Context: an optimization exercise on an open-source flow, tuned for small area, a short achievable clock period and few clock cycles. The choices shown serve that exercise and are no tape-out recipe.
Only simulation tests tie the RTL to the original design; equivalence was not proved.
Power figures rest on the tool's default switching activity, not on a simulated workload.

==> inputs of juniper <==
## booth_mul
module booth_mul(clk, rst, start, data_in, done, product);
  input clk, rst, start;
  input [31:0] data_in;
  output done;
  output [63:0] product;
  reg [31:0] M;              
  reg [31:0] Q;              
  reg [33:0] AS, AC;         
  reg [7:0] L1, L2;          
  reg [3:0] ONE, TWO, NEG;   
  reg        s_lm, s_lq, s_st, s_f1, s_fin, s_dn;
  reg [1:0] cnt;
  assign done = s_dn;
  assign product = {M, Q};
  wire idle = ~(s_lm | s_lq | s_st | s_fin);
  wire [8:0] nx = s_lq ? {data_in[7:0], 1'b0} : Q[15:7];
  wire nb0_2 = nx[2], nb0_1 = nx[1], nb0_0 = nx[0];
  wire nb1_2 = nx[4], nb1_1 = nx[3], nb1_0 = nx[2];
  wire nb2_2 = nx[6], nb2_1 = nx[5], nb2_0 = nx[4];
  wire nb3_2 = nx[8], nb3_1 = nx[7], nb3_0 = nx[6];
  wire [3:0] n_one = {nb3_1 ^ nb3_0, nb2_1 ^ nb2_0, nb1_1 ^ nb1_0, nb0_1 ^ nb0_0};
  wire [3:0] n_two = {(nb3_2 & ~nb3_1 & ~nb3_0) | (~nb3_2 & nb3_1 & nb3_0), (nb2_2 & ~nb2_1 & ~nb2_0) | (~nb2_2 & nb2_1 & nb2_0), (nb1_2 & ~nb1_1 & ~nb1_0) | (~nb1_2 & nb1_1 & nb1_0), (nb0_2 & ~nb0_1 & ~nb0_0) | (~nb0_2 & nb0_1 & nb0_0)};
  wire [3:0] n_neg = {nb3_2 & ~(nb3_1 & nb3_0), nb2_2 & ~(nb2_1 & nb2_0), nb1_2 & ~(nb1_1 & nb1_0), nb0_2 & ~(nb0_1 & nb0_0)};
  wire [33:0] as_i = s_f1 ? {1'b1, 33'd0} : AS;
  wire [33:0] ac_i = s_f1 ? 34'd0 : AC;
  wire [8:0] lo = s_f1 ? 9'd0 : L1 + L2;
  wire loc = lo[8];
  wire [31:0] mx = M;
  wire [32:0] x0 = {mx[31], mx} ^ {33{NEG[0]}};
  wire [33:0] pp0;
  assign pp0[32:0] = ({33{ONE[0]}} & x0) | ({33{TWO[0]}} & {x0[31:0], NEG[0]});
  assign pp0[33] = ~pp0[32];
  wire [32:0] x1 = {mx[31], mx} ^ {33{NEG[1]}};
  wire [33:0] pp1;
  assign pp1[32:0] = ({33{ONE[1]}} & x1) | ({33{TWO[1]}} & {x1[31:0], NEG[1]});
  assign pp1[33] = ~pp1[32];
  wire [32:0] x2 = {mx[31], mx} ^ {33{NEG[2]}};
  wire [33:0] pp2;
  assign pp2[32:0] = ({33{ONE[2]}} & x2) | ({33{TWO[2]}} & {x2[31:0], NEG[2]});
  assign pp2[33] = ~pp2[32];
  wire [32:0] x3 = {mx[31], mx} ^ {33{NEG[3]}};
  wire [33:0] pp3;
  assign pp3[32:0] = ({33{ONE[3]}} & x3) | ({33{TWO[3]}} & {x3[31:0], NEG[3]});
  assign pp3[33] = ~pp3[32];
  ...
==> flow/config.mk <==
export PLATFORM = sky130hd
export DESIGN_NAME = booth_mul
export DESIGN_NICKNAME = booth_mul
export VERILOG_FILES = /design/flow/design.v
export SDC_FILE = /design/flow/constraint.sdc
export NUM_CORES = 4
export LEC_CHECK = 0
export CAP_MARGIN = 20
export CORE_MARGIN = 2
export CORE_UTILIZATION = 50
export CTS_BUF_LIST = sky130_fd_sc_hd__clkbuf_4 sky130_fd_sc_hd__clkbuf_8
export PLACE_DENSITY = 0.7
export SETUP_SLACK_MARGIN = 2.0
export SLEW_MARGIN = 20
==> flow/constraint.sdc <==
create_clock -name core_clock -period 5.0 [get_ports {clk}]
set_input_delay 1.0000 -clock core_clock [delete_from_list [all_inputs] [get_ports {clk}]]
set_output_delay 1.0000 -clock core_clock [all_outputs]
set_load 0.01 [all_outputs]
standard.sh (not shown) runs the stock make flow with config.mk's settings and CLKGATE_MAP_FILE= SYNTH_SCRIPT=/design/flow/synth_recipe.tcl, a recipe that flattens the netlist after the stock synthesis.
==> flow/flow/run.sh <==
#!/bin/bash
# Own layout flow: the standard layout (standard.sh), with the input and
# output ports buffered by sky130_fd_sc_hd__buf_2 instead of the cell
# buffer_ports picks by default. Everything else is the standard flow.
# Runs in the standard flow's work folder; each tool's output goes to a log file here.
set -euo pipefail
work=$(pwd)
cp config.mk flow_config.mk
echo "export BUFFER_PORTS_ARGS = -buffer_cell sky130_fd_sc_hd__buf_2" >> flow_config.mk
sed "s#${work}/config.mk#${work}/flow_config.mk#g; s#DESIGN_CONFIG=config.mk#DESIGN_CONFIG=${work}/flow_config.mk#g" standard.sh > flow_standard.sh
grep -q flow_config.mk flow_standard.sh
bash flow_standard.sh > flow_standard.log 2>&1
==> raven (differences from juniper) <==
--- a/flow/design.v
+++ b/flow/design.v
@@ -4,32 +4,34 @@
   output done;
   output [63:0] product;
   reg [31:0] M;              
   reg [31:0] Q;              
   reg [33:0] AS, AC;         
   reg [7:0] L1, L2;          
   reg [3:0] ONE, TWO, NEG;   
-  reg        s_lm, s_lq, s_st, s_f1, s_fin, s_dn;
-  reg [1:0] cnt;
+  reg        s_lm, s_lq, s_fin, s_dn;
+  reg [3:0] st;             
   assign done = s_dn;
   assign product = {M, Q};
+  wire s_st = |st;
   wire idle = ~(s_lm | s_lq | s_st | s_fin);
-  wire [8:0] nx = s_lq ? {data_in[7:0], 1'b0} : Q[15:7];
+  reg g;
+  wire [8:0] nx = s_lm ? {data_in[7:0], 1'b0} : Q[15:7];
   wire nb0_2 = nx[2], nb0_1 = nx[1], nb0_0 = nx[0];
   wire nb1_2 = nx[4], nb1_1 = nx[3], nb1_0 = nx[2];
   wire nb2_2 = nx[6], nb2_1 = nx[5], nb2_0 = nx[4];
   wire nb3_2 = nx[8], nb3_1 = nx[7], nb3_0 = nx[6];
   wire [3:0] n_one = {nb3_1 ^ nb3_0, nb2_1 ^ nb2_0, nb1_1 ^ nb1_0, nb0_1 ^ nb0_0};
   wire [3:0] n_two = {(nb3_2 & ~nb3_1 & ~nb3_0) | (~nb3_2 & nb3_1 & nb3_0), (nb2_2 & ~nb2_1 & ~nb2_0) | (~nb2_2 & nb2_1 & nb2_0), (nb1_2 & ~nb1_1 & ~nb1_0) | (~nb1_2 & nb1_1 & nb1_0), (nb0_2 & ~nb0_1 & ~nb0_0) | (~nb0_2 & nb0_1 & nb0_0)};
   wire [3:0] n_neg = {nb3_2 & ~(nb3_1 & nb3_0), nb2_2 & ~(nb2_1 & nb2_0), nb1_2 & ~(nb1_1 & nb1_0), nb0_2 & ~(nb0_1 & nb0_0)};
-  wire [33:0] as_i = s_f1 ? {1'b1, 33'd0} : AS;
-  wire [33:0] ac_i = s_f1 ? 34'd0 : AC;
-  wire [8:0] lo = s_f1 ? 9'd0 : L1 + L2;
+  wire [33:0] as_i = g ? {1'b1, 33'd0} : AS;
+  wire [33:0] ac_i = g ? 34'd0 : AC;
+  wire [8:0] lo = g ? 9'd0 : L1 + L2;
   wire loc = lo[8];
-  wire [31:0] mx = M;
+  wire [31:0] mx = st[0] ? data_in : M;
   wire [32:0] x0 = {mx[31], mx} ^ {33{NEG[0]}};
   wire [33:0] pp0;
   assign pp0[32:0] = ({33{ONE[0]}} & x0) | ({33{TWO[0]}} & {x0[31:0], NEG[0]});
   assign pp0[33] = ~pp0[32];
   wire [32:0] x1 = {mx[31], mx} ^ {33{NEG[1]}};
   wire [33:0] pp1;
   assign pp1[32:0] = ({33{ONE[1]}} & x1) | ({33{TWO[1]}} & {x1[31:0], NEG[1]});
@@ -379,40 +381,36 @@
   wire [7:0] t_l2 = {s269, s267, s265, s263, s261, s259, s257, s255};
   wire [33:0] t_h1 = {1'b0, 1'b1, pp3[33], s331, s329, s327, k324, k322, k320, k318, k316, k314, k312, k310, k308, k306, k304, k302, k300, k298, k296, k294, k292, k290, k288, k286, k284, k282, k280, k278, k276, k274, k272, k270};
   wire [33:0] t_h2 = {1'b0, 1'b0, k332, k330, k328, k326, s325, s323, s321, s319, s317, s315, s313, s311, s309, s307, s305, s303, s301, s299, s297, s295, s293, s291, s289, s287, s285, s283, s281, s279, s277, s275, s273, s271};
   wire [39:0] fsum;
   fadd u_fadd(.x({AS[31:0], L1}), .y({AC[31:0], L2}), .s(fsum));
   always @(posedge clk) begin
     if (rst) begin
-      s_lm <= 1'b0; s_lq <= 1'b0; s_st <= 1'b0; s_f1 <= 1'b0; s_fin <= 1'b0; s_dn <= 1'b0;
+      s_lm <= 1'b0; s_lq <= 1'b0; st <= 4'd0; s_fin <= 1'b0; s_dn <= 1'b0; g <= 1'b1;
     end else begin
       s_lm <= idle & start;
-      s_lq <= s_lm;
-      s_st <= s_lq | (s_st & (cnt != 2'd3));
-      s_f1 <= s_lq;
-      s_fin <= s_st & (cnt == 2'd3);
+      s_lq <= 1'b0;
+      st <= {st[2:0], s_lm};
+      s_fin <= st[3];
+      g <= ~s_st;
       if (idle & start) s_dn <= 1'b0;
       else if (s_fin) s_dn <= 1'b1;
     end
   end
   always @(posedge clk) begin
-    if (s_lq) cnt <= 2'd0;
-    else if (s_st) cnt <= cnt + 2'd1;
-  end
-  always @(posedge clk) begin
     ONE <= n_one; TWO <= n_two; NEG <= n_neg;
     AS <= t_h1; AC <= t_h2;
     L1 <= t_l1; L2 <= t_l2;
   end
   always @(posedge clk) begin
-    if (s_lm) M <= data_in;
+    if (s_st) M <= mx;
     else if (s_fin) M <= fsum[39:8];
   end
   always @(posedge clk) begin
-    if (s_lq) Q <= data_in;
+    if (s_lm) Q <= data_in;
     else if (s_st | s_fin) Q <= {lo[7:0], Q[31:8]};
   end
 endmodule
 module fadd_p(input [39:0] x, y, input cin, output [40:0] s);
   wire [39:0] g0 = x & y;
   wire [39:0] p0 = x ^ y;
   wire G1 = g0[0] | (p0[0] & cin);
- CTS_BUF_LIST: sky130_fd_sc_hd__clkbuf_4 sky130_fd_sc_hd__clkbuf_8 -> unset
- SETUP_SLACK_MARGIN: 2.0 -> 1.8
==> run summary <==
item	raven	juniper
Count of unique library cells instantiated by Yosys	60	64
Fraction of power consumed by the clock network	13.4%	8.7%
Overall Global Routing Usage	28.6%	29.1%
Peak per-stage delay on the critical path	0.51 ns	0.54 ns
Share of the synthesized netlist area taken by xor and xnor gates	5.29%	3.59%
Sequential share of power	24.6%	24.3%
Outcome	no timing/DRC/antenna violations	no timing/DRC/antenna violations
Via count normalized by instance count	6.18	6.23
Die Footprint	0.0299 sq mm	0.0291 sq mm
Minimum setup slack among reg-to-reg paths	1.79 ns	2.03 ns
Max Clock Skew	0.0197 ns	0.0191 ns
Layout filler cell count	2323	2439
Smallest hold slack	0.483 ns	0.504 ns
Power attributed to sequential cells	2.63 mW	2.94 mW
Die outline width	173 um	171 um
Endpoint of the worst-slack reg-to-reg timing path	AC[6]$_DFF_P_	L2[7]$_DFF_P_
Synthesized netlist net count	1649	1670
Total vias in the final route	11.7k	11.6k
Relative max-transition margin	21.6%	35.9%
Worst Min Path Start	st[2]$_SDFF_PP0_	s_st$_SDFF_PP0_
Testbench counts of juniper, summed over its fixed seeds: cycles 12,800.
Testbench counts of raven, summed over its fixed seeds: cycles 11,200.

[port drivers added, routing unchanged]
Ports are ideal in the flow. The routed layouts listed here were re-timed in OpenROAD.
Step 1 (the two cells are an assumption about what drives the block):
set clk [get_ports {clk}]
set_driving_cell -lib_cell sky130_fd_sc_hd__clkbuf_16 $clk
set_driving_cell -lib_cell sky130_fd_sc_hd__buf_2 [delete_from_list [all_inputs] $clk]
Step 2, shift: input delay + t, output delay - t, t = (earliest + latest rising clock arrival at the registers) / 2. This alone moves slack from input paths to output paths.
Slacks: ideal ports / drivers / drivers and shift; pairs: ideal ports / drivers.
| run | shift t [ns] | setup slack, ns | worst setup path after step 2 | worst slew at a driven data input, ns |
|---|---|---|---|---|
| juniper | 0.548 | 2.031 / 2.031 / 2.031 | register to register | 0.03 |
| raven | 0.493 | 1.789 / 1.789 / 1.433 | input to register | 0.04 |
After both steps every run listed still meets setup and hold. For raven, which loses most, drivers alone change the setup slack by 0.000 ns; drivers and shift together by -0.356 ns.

----------

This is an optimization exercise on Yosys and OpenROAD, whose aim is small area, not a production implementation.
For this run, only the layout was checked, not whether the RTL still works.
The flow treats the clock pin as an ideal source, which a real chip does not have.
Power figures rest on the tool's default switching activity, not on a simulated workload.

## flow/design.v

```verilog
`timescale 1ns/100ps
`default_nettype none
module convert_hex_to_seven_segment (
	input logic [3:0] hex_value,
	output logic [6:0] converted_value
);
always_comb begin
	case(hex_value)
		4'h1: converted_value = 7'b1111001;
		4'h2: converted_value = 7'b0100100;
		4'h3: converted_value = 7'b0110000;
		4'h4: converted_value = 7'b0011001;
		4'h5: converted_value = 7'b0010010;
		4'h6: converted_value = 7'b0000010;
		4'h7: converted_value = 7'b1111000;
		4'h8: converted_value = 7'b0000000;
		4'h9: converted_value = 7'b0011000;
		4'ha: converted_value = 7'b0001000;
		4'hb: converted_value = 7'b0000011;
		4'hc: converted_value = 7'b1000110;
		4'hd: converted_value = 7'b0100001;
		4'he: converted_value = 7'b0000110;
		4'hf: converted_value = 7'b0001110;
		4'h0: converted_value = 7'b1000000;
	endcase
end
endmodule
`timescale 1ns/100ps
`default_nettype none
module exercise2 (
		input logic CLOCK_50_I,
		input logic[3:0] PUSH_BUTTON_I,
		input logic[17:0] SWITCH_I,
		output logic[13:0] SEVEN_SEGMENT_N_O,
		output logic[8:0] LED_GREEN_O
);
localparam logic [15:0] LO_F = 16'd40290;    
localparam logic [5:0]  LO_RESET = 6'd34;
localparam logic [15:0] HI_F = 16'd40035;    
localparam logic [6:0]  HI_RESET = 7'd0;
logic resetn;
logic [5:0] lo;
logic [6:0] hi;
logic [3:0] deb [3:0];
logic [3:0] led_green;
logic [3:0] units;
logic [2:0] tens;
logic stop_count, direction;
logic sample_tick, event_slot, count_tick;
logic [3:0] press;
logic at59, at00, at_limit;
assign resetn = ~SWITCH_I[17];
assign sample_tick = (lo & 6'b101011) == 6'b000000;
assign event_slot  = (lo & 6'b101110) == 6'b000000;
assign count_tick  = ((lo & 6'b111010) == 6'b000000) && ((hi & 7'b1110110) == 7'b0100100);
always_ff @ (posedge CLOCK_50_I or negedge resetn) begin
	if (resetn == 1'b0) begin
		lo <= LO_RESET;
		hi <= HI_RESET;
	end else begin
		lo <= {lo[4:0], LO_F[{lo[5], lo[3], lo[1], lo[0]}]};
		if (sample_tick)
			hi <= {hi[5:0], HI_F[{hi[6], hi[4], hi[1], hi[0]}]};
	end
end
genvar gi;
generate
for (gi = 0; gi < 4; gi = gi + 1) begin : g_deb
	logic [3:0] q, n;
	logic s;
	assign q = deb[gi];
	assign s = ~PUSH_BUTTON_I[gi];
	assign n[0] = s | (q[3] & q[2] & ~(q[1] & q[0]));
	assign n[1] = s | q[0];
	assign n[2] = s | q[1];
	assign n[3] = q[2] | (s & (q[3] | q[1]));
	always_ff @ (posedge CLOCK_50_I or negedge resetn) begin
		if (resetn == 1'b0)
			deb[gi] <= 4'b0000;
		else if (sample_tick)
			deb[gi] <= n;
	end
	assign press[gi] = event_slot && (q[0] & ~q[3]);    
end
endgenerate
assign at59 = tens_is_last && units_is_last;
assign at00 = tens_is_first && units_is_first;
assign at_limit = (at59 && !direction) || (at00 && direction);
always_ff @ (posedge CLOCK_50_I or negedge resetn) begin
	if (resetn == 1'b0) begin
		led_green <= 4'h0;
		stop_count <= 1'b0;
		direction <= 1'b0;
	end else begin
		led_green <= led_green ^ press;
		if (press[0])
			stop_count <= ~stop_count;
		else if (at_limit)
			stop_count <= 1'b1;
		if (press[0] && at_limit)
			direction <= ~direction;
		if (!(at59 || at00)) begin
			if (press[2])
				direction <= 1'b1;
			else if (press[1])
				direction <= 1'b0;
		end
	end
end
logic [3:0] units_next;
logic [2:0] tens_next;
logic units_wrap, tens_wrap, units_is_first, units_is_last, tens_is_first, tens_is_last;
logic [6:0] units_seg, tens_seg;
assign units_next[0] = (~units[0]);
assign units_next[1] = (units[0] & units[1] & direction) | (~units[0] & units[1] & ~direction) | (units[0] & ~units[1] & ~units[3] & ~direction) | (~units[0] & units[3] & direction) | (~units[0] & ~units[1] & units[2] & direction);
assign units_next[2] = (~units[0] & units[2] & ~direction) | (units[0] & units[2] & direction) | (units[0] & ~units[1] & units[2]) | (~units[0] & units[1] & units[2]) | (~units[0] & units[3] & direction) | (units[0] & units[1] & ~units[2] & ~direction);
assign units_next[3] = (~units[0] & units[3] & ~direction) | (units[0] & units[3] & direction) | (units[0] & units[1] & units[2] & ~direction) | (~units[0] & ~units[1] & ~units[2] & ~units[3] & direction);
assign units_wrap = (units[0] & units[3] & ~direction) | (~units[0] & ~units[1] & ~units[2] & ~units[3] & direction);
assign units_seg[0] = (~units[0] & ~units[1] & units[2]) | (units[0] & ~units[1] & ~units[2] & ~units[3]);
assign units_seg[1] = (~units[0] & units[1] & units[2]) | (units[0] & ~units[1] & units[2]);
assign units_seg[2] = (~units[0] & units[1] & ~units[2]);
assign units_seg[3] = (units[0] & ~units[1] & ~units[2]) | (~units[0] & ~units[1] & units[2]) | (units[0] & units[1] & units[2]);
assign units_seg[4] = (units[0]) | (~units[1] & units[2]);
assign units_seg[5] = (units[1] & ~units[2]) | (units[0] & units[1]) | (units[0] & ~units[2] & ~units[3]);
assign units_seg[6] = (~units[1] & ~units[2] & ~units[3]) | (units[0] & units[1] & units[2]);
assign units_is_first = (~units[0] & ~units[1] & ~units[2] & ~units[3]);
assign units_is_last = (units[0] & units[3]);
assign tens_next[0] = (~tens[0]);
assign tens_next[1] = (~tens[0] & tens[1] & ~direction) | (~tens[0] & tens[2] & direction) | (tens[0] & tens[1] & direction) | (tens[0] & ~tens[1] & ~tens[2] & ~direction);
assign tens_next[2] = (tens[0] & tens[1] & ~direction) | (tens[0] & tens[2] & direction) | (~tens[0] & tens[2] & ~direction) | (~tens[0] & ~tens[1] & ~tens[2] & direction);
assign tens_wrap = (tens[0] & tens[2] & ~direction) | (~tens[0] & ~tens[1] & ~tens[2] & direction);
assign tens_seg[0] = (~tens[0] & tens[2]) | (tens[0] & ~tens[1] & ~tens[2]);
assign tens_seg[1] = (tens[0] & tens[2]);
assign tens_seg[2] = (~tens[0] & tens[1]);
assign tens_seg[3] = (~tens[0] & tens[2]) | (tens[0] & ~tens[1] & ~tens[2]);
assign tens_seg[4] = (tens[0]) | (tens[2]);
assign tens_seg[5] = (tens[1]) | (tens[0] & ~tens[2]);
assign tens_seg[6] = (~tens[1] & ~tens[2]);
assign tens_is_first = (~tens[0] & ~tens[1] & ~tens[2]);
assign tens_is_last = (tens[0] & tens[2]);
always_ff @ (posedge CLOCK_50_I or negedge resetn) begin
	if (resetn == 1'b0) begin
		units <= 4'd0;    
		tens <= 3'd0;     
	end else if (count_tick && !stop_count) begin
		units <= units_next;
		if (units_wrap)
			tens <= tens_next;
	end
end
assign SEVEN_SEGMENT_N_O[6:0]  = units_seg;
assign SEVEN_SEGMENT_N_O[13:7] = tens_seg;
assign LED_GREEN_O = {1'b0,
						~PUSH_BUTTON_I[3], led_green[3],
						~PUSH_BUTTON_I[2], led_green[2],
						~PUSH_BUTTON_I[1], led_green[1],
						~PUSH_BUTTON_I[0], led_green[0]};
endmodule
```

----------

Nothing should appear in the answer except the lines above from the line with "[port drivers added, routing unchanged]" through the line with "set clk [get_ports", both included, written out exactly.

[port drivers added, routing unchanged]
Ports are ideal in the flow. The routed layouts listed here were re-timed in OpenROAD.
Step 1 (the two cells are an assumption about what drives the block):
set clk [get_ports {clk}]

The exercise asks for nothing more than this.